LONDON (AlertNet) - Measures ranging from simply attaching shutters to windows to embedding steel bars in new structures can stop buildings from killing their occupants in natural disasters and should be used more widely, experts say.

Architects and disaster specialists note that poor construction in Haiti was a major reason why so many people - probably more than 300,000 according to the president - died when a 7.0 magnitude earthquake struck the impoverished nation in January.

And in quake-prone Chile where an earthquake and a subsequent tsunami killed around 500 people in February, the government is investigating to what extent rules on fortifying buildings against seismic shocks were followed.

"You don't need to be helpless, you can build safer, you can build better to reduce both the financial cost but of course also the life (cost)," said Margareta Wahlstrom, the U.N. Secretary-General's special representative for disaster risk reduction. "It's not the earthquake that kills people, it's the buildings that collapse in the earthquake."

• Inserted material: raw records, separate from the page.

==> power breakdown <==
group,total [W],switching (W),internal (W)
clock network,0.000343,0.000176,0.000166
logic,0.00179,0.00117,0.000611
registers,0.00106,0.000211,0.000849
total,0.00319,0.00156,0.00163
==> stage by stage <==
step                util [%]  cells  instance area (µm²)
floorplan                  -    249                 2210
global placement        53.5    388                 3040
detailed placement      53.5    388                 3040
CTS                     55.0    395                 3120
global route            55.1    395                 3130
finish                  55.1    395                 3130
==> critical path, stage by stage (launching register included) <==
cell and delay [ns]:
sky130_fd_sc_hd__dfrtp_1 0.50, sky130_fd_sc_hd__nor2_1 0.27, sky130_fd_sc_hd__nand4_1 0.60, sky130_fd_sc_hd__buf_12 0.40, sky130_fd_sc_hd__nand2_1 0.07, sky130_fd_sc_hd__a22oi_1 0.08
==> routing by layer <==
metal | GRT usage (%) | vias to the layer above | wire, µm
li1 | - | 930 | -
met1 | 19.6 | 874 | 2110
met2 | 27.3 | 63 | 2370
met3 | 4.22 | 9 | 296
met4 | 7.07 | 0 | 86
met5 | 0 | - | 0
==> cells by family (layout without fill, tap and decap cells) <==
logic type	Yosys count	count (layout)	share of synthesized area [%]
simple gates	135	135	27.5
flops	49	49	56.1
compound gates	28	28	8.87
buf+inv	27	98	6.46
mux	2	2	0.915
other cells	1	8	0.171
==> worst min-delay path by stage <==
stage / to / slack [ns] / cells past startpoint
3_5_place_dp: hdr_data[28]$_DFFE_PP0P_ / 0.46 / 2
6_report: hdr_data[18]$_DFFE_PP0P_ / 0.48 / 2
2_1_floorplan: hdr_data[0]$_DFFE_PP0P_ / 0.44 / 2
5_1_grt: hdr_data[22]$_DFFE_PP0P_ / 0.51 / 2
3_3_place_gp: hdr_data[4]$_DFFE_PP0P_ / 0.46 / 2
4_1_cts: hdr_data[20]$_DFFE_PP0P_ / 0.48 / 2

While some countries put great emphasis on erecting buildings that can survive tropical storms, floods or earthquakes, many others lag far behind, she said in a telephone interview.

Safe construction is not part of international development policies either, Wahlstrom noted, adding she hopes it will now be included after what happened in Haiti and Chile.

A step in that direction is a handbook for reconstruction after natural disasters released by the World Bank on Thursday.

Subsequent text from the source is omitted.